### ACTIVITY
Show every line below where "startpoint" appears.

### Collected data
$ cat src/rtl/axis_pkt_arbiter.sv
// Packet-locked round-robin arbiter for two AXI-Stream sources sharing one sink.
// Optional per-port completed-packet counters are built when AXIS_ARB_PKT_CNT_EN is defined.
module axis_pkt_arbiter #(
  parameter int DATA_WIDTH = 8
`ifdef AXIS_ARB_PKT_CNT_EN
  , parameter int CNT_WIDTH = 16
`endif
) (
  input  logic                  ACLK,
  input  logic                  ARESET,
  input  logic [DATA_WIDTH-1:0] DATA_in_0,
  input  logic                  TVALID_in_0,
  input  logic                  TLAST_in_0,
  output logic                  TREADY_in_0,
  input  logic [DATA_WIDTH-1:0] DATA_in_1,
  input  logic                  TVALID_in_1,
  input  logic                  TLAST_in_1,
  output logic                  TREADY_in_1,
  output logic [DATA_WIDTH-1:0] DATA_out,
  output logic                  TVALID_out,
  output logic                  TLAST_out,
  input  logic                  TREADY_out,
  output logic                  sel,
  output logic                  busy
`ifdef AXIS_ARB_PKT_CNT_EN
  ,
  output logic [CNT_WIDTH-1:0]  pkt_cnt_0,
  output logic [CNT_WIDTH-1:0]  pkt_cnt_1
`endif
);

  typedef enum logic [1:0] {IDLE = 2'd0, GNT0 = 2'd1, GNT1 = 2'd2} state_t;

  state_t state_q, state_d;
  logic   last_gnt_q, last_gnt_d;
  logic   sel_q;
  logic   pkt_end;

  // Handshake: a beat moves on TVALID_out & TREADY_out; TVALID_out never depends on
  // TREADY_out, and only the granted source ever sees TREADY_out.
  assign pkt_end = TVALID_out & TREADY_out & TLAST_out;
  assign sel     = sel_q;
  assign busy    = (state_q != IDLE);

  always_ff @(posedge ACLK) begin
    if (ARESET) begin
      state_q    <= IDLE;
      last_gnt_q <= 1'b1;
      sel_q      <= 1'b0;
    end else begin
      state_q    <= state_d;
      last_gnt_q <= last_gnt_d;
      if (state_d == GNT0) begin
        sel_q <= 1'b0;
      end else if (state_d == GNT1) begin
        sel_q <= 1'b1;
      end
    end
  end

  // On a packet end only the other port may take over; the finishing source's own
  // TVALID still belongs to the beat being consumed.
  always_comb begin
    state_d    = state_q;
    last_gnt_d = last_gnt_q;
    case (state_q)
      IDLE: begin
        if (TVALID_in_0 && (!TVALID_in_1 || last_gnt_q)) begin
          state_d = GNT0;
        end else if (TVALID_in_1) begin
          state_d = GNT1;
        end
      end
      GNT0: begin
        if (pkt_end) begin
          last_gnt_d = 1'b0;
          state_d    = TVALID_in_1 ? GNT1 : IDLE;
        end
      end
      GNT1: begin
        if (pkt_end) begin
          last_gnt_d = 1'b1;
          state_d    = TVALID_in_0 ? GNT0 : IDLE;
        end
      end
      default: state_d = IDLE;
    endcase
  end

  always_comb begin
    TVALID_out  = 1'b0;
    TLAST_out   = 1'b0;
    TREADY_in_0 = 1'b0;
    TREADY_in_1 = 1'b0;
    DATA_out    = sel_q ? DATA_in_1 : DATA_in_0;
    case (state_q)
      GNT0: begin
        TVALID_out  = TVALID_in_0;
        TLAST_out   = TLAST_in_0;
        TREADY_in_0 = TREADY_out;
      end
      GNT1: begin
        TVALID_out  = TVALID_in_1;
        TLAST_out   = TLAST_in_1;
        TREADY_in_1 = TREADY_out;
      end
      default: ;
    endcase
  end

`ifdef AXIS_ARB_PKT_CNT_EN
  always_ff @(posedge ACLK) begin
    if (ARESET) begin
      pkt_cnt_0 <= '0;
      pkt_cnt_1 <= '0;
    end else begin
      if (pkt_end && (state_q == GNT0)) pkt_cnt_0 <= pkt_cnt_0 + 1'b1;
      if (pkt_end && (state_q == GNT1)) pkt_cnt_1 <= pkt_cnt_1 + 1'b1;
    end
  end
`endif

endmodule
$ cat config.mk
export PLATFORM = sky130hd
export DESIGN_NAME = axis_pkt_arbiter
export DESIGN_NICKNAME = d
export VERILOG_FILES = /design/src/rtl/axis_pkt_arbiter.sv
export SDC_FILE = /design/constraint.sdc
export NUM_CORES = 1
export LEC_CHECK = 0
export ABC_CLOCK_PERIOD_IN_PS = 2000
export CAP_MARGIN = 10
export CORE_UTILIZATION = 32
export CTS_BUF_LIST = sky130_fd_sc_hd__clkbuf_4 sky130_fd_sc_hd__clkbuf_8
export DETAILED_ROUTE_END_ITERATION = 16
export PLACE_DENSITY = 0.86
export SETUP_SLACK_MARGIN = 0.02
export SLEW_MARGIN = 5
export SYNTH_ARGS = -nofsm -noshare
export SYNTH_HDL_FRONTEND = slang
export SYNTH_SLANG_ARGS = --single-unit
export TNS_END_PERCENT = 5
$ cat constraint.sdc
create_clock -name ACLK -period 2 [get_ports ACLK]
set_input_delay 0.4 -clock ACLK [delete_from_list [all_inputs] [get_ports ACLK]]
set_output_delay 0.4 -clock ACLK [all_outputs]
set_load 0.03 [all_outputs]
# After elaboration in Yosys (flattened, before gate mapping)
# Index checks and enable logic that the tools add are counted.
# totals
inputBits,23
output_inout_bits,14
word_cells,34
regBits,4
# op_classes
bitwise_logic,2
reduce_logical,8
n_eq_ne,6
muxes,15
# op_table
operator,n
two-way mux 2 bit,5
two-way mux 8 bit,1
one-hot mux 1 bit (2 select lines),3
one-hot mux 2 bit (3 select lines),1
two-way mux 1 bit,5
equality test 2 x 1 -> 1 bit (second input constant),2
equality test 2 bit (second input constant),2
inequality test 2 bit (second input constant),2
nonzero test 2 bit,2
AND reduction 3 bit,1
bitwise AND 1 bit,2
logical NOT 2 bit,1
OR reduction 2 bit,1
logical AND 1 bit,1
logical NOT 1 bit,1
logical OR 1 bit,1

# Logic depth before layout (Yosys ltp)
# depth
depth_word,8
depth_mapped,7
depth_no_buf,7

# Least setup slack after synthesis
# Ideal clock, no wire load.
# synth_timing
path_type,register to register
startpoint,register state_q[0]
endpoint,"register sel_q, in the netlist sel"
setup_time_ps,88
n_path_buf,0
required_time_ps,1912
slack_ps,265
path_stages_with_launch,7
synth_period_minus_slack_ps,1735
arrival_time_ps,1647
path_cell_list,dfxtp_1 -> inv_1 -> ha_1 -> a22oi_2 -> and4bb_4 -> o311a_1 -> o32ai_2
# synth_via
elab_chain_cells,8
word_cells_on_any_way,15
cone_classes,4 x eq/ne; 7 x mux; 2 x bitwise; 2 x reduce/logical
# synth_rtl
item,line_no,source
from (decl),34,"state_t state_q, state_d;"
from (signal assigned),51,state_q <= state_d;
equality test 2 bit / equality test 2 x 1 -> 1 bit (equally long branches),"66, 96",
one-hot mux 1 bit (2 select lines),96,case (state_q)
bitwise AND 1 bit (2 in series),41,assign pkt_end = TVALID_out & TREADY_out & TLAST_out;
"two-way mux 2 bit, on equally long branches","81, 75",
one-hot mux 2 bit (3 select lines) (*),66,case (state_q)
equality test 2 x 1 -> 1 bit,53,if (state_d == GNT0) begin
OR reduction 2 bit (no source line),n/a,
to (signal assigned),49,sel_q <= 1'b0;
to (signal assigned),54,sel_q <= 1'b0;
to (signal assigned),56,sel_q <= 1'b1;
to (decl),36,logic sel_q;
# Every way passes the cells marked *; elsewhere a longest branch is shown, timed or not.
# A chain may end at the register's enable or synchronous reset.

# Worst setup path in the final report
# layout_timing
startpoint,register state_q[1]
endpoint,"register sel_q, in the netlist sel"
# The elaborated chain is that of the path after synthesis.

==> flow_summary.ini <==
[status]
status = finished clean

[sta]
fin_crit_sh_pct = 94.23
finalMaxSlewViolations = 0
fmax_mhz = 530.6
fin_worst_skew_ps = 2.559
hold_ws_ps = 614.3
fin_crit_ps = 1885
worst_pin_slew_ps = 326.9
hold_viol_final = 0
setup_viol = 0
slew_headroom_pct = 78.29
rsz0062_at_grt = no

[floorplan]
dieHeight_microns = 38.94
start_util_pct = 36.81
die-area_sq_mm = 0.001516
fp.dieW_microns = 38.94
core_area_sq_mm = 0.001186
ios = 37
rows = 12

[setup_path]
cpMaxStageDelayCell = o311a_1
path_delay_family = compound AO/OA/AOI/OAI gates
worst-path-max-fanout = 6
critPathBufInv = 1
cpPeakStageDelay_ps = 360
cp.required_ps = 2150
cp-end-kind = register
cp.depth = 6
critPathKind = reg2reg
arrival_ps = 2030
worstRegToRegCells = 6
cp-start-kind = register
crit_chain = inv_1 -> ha_1 -> a22oi_2 -> and4bb_4 -> o311a_1 -> o32ai_2

[worst_hold_path]
worstHoldPathType = reg2reg
whs_path_depth = 3

[clock_network]
clockBufferDepth = 2
hold_buffers = 0
root_buffer = clkbuf_4
cts_max_level = 1
clock_latency_ps = 240
cts_buffers = 3
clkSinkCount = 4
cts_tree = done
clkSlewWorstSetupHoldPaths_ps = 40

[detailed_routing]
drtIter0Drc = 4
ant_nets = 0
drcViolationCount = 0
wire_per_inst_microns = 10.69
via_per_inst = 5.202
vias = 541
firstDrtPassIters = 3
wl_mm = 1.112

[finish]
nets = 119
diodes = 0
areaGrowthSynthToFinish_pct = 91.69
stdcell_count = 104
nFillCells = 92
layout-drive-gt1-share_pct = 30.00

[yosys]
synth_ff_type = dfxtp_1
postSynthCellCount = 49
yosys_warnings = 0
ys_ff_latch = 4
yosysSeqAreaShare_pct = 18.34
avgSynthCellArea_sq_um = 8.912
yosysTopAreaCell = dfxtp_1
synthTopCellsByArea = dfxtp_1, mux2_2, ha_1
synthesis.area_sq_um = 436.7
yosysUniqueCellTypes = 26
async_flop_share_pct = 0
syn-num-nets = 76
synth_edf_count = 0
synth_top_area_share_pct = 18.34

[place]
dp.final_hpwl_microns = 931.3
placed_cells = 101
portBuffers = 36
place_congestion = 0.7313

[grt]
grt_antenna_before_repair = 0
grt_pass1_wl_mm = 1.656
gr-total-overflow = 0
grt_max_degree = 9
grt_usage_pct = 16.63
grt_pass1_vias = 455

[pwr]
power_density_mw_per_mm2 = 516.7
total_power_w = 0.0004325
ir_drop_mv = 0.3100
p_leak_nw = 0.3539

[job]
maxCapViolCount = 0
cells in the mapped netlist (2+ instances only):
library cell  n
inv_1         5
mux2_1        3
nand2b_1      2
ha_1          4
a31oi_1       2
nor2_1        2
mux2_2        5
a21oi_1       4
nor2b_1       2
dfxtp_1       4
path summary, 6_finish.rpt:
path         slack, ps                     from                       to
max                120    state_q[1]$_SDFF_PP0_         sel$_SDFFE_PP0N_
min                610  last_gnt_q$_SDFFE_PP1P_  last_gnt_q$_SDFFE_PP1P_
max reg2reg        120    state_q[1]$_SDFF_PP0_         sel$_SDFFE_PP0N_
min reg2reg        610  last_gnt_q$_SDFFE_PP1P_  last_gnt_q$_SDFFE_PP1P_
power by group:
| part | leakage [nW] | switching (W) | internal, W |
|---|---|---|---|
| clock | 0.0138 | 0.0000330 | 0.0000671 |
| combinational | 0.307 | 0.000119 | 0.000121 |
| sequential | 0.0328 | 0.00000567 | 0.0000865 |
sequential cells by signal, indices dropped and copies added, names as in the netlist:
register,cells
sel,1
last_gnt_q,1
state_q,2
per-stage QoR:
stage	setup TNS, ps	area, sq um	utilization [%]	worst slack [ps]
6_report	0	837.1	70.57	115.4
5_1_grt	0	837.1	70.57	23.17
4_1_cts	0	828.3	69.83	59.00
3_5_place_dp	-265.5	810.8	68.35	-107.1
3_3_place_gp	-211.4	810.8	68.35	-74.96
2_1_floorplan	0	436.7	-	264.8
kinds of logic (layout without fill, tap and decap cells):
family | after synthesis | after routing | synth area share, %
flops | 4 | 4 | 18.34
buf+inv | 6 | 47 | 5.157
mux | 8 | 8 | 20.63
compound gates | 15 | 15 | 26.94
fa+ha+maj | 4 | 4 | 11.46
simple gates | 12 | 12 | 17.48
layout by cell type (no fill, tap or decap):
cell type,instances
inv_1,5
nor2_1,2
mux2_1,3
buf_4,12
a21oi_1,4
ha_2,1
and2_2,1
clkdlybuf4s50_1,23
o32ai_2,1
a211o_1,1
mux2_2,5
nand2b_1,2
a21bo_2,1
ha_1,3
a22oi_1,1
o21ai_0,1
clkbuf_4,3
a22oi_2,1
nor2b_1,2
a31oi_1,1
nand3_1,1
and4bb_4,1
a21boi_0,1
nand2_1,1
nor3_1,1
a31oi_2,1
and2_1,1
o311a_1,1
a211oi_1,1
dfxtp_1,4
dlygate4sd2_1,4
metal layers:
metal  share of wire, %  vias to the layer above  track usage [%]
li1                   -                      261                -
met1                 39                      236            15.02
met2                 43                       39            27.50
met3                 14                        5            6.936
met4                3.3                        0            15.52
met5                  0                        -                0
worst min-delay path, stage by stage (launching register included):
cell and delay, ps:
dfxtp_1 310, inv_1 50, a21oi_1 120, a211o_1 100
final cells by class:
| type | instances | area, sq um | share of cell area [%] |
|---|---|---|---|
| Clock buffer | 3 | 22.52 | 2.691 |
| Sequential cell | 4 | 80.08 | 9.567 |
| Multi-Input combinational cell | 39 | 342.8 | 40.96 |
| Tap cell | 14 | 17.52 | 2.093 |
| Inverter | 5 | 18.77 | 2.242 |
| Timing Repair Buffer | 39 | 355.3 | 42.45 |
timing repair:
item | 4_1_cts | 5_1_grt
gates resized for setup | 4 | 2
setup endpoints to repair | 4 | 1
pin swaps | 0 | 0
setup buffers | 0 | 0
(Power assumes the default switching activity.)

### YOUR RESPONSE
startpoint,register state_q[0]
startpoint,register state_q[1]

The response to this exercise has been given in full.